From an optimization exercise on the open Yosys and OpenROAD flow, aimed at small area and a short achievable clock period; shortcuts taken in it are not production practice. At most, simulation tests tie the RTL to the original design; equivalence was not proved.

==> inputs of run B <==
==> flow/design.v (excerpt) <==
module VKSA_256_top (in_clk, in_A, in_B, in_CI, out_S, out_CO);
==> module ksa_and4, before the edit <==
module ksa_and4 (a, b, c, d, y);
  input a, b, c, d;
  output y;
  assign y = a & b & c & d;
endmodule
clock: 5.5 ns
lec_check: 0
cap_margin: 20
core_area: 17 17 227 227
cts_buf_list: sky130_fd_sc_hd__clkbuf_8 sky130_fd_sc_hd__clkbuf_16
cts_cluster_diameter: 120
cts_cluster_size: 24
die_area: 0 0 244 244
place_density: 0.5
setup_slack_margin: 3.2
slew_margin: 20
synth_hierarchical: 1
tns_end_percent: 5
standard.sh (not shown) runs the stock make flow with config.mk's settings and CLKGATE_MAP_FILE= SYNTH_SCRIPT=/design/flow/synth_recipe.tcl, a recipe that flattens the netlist after the stock synthesis.
==> flow/flow/run.sh <==
#!/bin/bash
# Standard synthesis and layout, with plain minimum-size buffers on the ports
# (buffer_ports would otherwise pick clkdlybuf4s50_1, a slow delay cell), and
# with every gate reset to its smallest drive strength after global placement
# (flow/downsize.tcl), so that timing repair upsizes only what it needs.
set -euo pipefail
bash standard.sh synth > synth.log 2>&1
bash standard.sh "BUFFER_PORTS_ARGS=-buffer_cell sky130_fd_sc_hd__buf_1" \
  "POST_GLOBAL_PLACE_TCL=$PWD/flow/downsize.tcl" finish > layout.log 2>&1
==> flow/flow/downsize.tcl <==
# Start timing repair from minimum-size gates: every combinational cell that
# synthesis mapped to a larger drive strength is swapped for the smallest cell
# of the same function (same name but for the drive-strength suffix). The
# resizer then upsizes only the gates that timing needs.
set n 0
set saved 0.0
foreach inst [get_cells *] {
  set lc [get_lib_cells -of_objects $inst]
  if {$lc eq "" || $lc eq "NULL"} { continue }
  set name [get_name $lc]
  if {![regexp {^(sky130_fd_sc_hd__[a-z0-9]+)_([0-9]+)$} $name -> base drive]} { continue }
  if {[string match "*df*" $base] || [string match "*clk*" $base] || [string match "*tap*" $base]} { continue }
  set best $name
  set best_area [get_property $lc area]
  foreach cand [get_lib_cells ${base}_*] {
    set cname [get_name $cand]
    if {![regexp "^${base}_\[0-9\]+\$" $cname]} { continue }
    if {[get_property $cand dont_use]} { continue }
    set a [get_property $cand area]
    if {$a < $best_area} { set best $cname; set best_area $a }
  }
  if {$best ne $name} {
    set saved [expr {$saved + [get_property $lc area] - $best_area}]
    replace_cell $inst [get_lib_cells $best]
    incr n
  }
}
puts "downsize.tcl: downsized $n cells, [format %.1f $saved] um2"
==> inputs of run A, as changes to run B <==
--- a/flow/design.v
+++ b/flow/design.v
@@ -33,11 +33,6 @@
   output y;
   assign y = a & b & c;
 endmodule
-module ksa_and4 (a, b, c, d, y);
-  input a, b, c, d;
-  output y;
-  assign y = a & b & c & d;
-endmodule
 module ksa_xor2 (a, b, y);
   input a, b;
   output y;
CTS_BUF_LIST = not set   (was sky130_fd_sc_hd__clkbuf_8 sky130_fd_sc_hd__clkbuf_16)
SETUP_SLACK_MARGIN = 3.25   (was 3.2)
==> flow_summary.yaml <==
final_layout:
  layout-drive-gt1-share_pct: 11.12
  n_fill_cell: 3708
  final_util_pct: 63.82
  stdcell_count: 3293
  ff_latch_area_um2: 11620
route:
  wire_per_inst_um: 24.07
  finalWirelength_um: 79260
critical_path:
  timing.rr.end: "out_S[172]"
  startpoint: "out_S[104]"
timing:
  fmax_ghz: 0.4324
power_and_ir_drop:
  p_switching_mw: 3.230
status:
  status: "timing/DRC/antenna clean"
-- figures above: run B

==> flow_summary.yaml <==
status:
  status: "timing/DRC/antenna clean"
final_layout:
  stdcell_count: 3302
  ff_latch_area_um2: 11650
  final_util_pct: 64.44
  layout-drive-gt1-share_pct: 13.08
floorplan:
  dieHeight_um: 244
timing:
  setup_slack_ns: 3.191
  drv_slew: 0
critical_path:
  startpoint: "out_S[52]"
  cp_max_fo: 1
  cp_num_buf_inv: 1
  timing.rr.end: "out_S[142]"
route:
  wire_per_inst_um: 24.05
  finalWirelength_um: 79410
power_and_ir_drop:
  p_switching_mw: 3.246
-- figures above: run A

No functional check of the RTL was part of run B.

## static timing again, ports no longer ideal
The flow's constraints put no driver on any port. The routed layouts listed below were extracted and timed again, unchanged, in two steps. Step 1: set_driving_cell puts a clkbuf_16 on in_clk and a buf_2 on each other input, an assumption about the parent block. Step 2 times the ports against the registers' clock, not the clock port: input delays grow and output delays shrink by t, the midpoint of the rising clock arrivals with the driver on. a / b / c = ideal ports / drivers / drivers and shift; a / b = the first two.
| run | t, ns | slack for setup (ns) | cell pins on the clock port's net |
|---|---|---|---|
| run B | 0.628 | 3.187 / 3.126 / 2.623 | 1 |
| run A | 0.627 | 3.191 / 3.131 / 2.624 | 1 |
After both steps setup and hold are still met in every run listed. The setup slack of run A, which loses most, moves by -0.060 ns with the drivers and by -0.567 ns with both steps.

Work instruction -> Faithfully copy every entry, leaving nothing out.

Result for this task ->
From an optimization exercise on the open Yosys and OpenROAD flow, aimed at small area and a short achievable clock period; shortcuts taken in it are not production practice. At most, simulation tests tie the RTL to the original design; equivalence was not proved.

==> inputs of run B <==
==> flow/design.v (excerpt) <==
module VKSA_256_top (in_clk, in_A, in_B, in_CI, out_S, out_CO);
==> module ksa_and4, before the edit <==
module ksa_and4 (a, b, c, d, y);
  input a, b, c, d;
  output y;
  assign y = a & b & c & d;
endmodule
clock: 5.5 ns
lec_check: 0
cap_margin: 20
core_area: 17 17 227 227
cts_buf_list: sky130_fd_sc_hd__clkbuf_8 sky130_fd_sc_hd__clkbuf_16
cts_cluster_diameter: 120
cts_cluster_size: 24
die_area: 0 0 244 244
place_density: 0.5
setup_slack_margin: 3.2
slew_margin: 20
synth_hierarchical: 1
tns_end_percent: 5
standard.sh (not shown) runs the stock make flow with config.mk's settings and CLKGATE_MAP_FILE= SYNTH_SCRIPT=/design/flow/synth_recipe.tcl, a recipe that flattens the netlist after the stock synthesis.
==> flow/flow/run.sh <==
#!/bin/bash
# Standard synthesis and layout, with plain minimum-size buffers on the ports
# (buffer_ports would otherwise pick clkdlybuf4s50_1, a slow delay cell), and
# with every gate reset to its smallest drive strength after global placement
# (flow/downsize.tcl), so that timing repair upsizes only what it needs.
set -euo pipefail
bash standard.sh synth > synth.log 2>&1
bash standard.sh "BUFFER_PORTS_ARGS=-buffer_cell sky130_fd_sc_hd__buf_1" \
  "POST_GLOBAL_PLACE_TCL=$PWD/flow/downsize.tcl" finish > layout.log 2>&1
==> flow/flow/downsize.tcl <==
# Start timing repair from minimum-size gates: every combinational cell that
# synthesis mapped to a larger drive strength is swapped for the smallest cell
# of the same function (same name but for the drive-strength suffix). The
# resizer then upsizes only the gates that timing needs.
set n 0
set saved 0.0
foreach inst [get_cells *] {
  set lc [get_lib_cells -of_objects $inst]
  if {$lc eq "" || $lc eq "NULL"} { continue }
  set name [get_name $lc]
  if {![regexp {^(sky130_fd_sc_hd__[a-z0-9]+)_([0-9]+)$} $name -> base drive]} { continue }
  if {[string match "*df*" $base] || [string match "*clk*" $base] || [string match "*tap*" $base]} { continue }
  set best $name
  set best_area [get_property $lc area]
  foreach cand [get_lib_cells ${base}_*] {
    set cname [get_name $cand]
    if {![regexp "^${base}_\[0-9\]+\$" $cname]} { continue }
    if {[get_property $cand dont_use]} { continue }
    set a [get_property $cand area]
    if {$a < $best_area} { set best $cname; set best_area $a }
  }
  if {$best ne $name} {
    set saved [expr {$saved + [get_property $lc area] - $best_area}]
    replace_cell $inst [get_lib_cells $best]
    incr n
  }
}
puts "downsize.tcl: downsized $n cells, [format %.1f $saved] um2"
==> inputs of run A, as changes to run B <==
--- a/flow/design.v
+++ b/flow/design.v
@@ -33,11 +33,6 @@
   output y;
   assign y = a & b & c;
 endmodule
-module ksa_and4 (a, b, c, d, y);
-  input a, b, c, d;
-  output y;
-  assign y = a & b & c & d;
-endmodule
 module ksa_xor2 (a, b, y);
   input a, b;
   output y;
CTS_BUF_LIST = not set   (was sky130_fd_sc_hd__clkbuf_8 sky130_fd_sc_hd__clkbuf_16)
SETUP_SLACK_MARGIN = 3.25   (was 3.2)
==> flow_summary.yaml <==
final_layout:
  layout-drive-gt1-share_pct: 11.12
  n_fill_cell: 3708
  final_util_pct: 63.82
  stdcell_count: 3293
  ff_latch_area_um2: 11620
route:
  wire_per_inst_um: 24.07
  finalWirelength_um: 79260
critical_path:
  timing.rr.end: "out_S[172]"
  startpoint: "out_S[104]"
timing:
  fmax_ghz: 0.4324
power_and_ir_drop:
  p_switching_mw: 3.230
status:
  status: "timing/DRC/antenna clean"
-- figures above: run B

==> flow_summary.yaml <==
status:
  status: "timing/DRC/antenna clean"
final_layout:
  stdcell_count: 3302
  ff_latch_area_um2: 11650
  final_util_pct: 64.44
  layout-drive-gt1-share_pct: 13.08
floorplan:
  dieHeight_um: 244
timing:
  setup_slack_ns: 3.191
  drv_slew: 0
critical_path:
  startpoint: "out_S[52]"
  cp_max_fo: 1
  cp_num_buf_inv: 1
  timing.rr.end: "out_S[142]"
route:
  wire_per_inst_um: 24.05
  finalWirelength_um: 79410
power_and_ir_drop:
  p_switching_mw: 3.246
-- figures above: run A

No functional check of the RTL was part of run B.

## static timing again, ports no longer ideal
The flow's constraints put no driver on any port. The routed layouts listed below were extracted and timed again, unchanged, in two steps. Step 1: set_driving_cell puts a clkbuf_16 on in_clk and a buf_2 on each other input, an assumption about the parent block. Step 2 times the ports against the registers' clock, not the clock port: input delays grow and output delays shrink by t, the midpoint of the rising clock arrivals with the driver on. a / b / c = ideal ports / drivers / drivers and shift; a / b = the first two.
| run | t, ns | slack for setup (ns) | cell pins on the clock port's net |
|---|---|---|---|
| run B | 0.628 | 3.187 / 3.126 / 2.623 | 1 |
| run A | 0.627 | 3.191 / 3.131 / 2.624 | 1 |
After both steps setup and hold are still met in every run listed. The setup slack of run A, which loses most, moves by -0.060 ns with the drivers and by -0.567 ns with both steps.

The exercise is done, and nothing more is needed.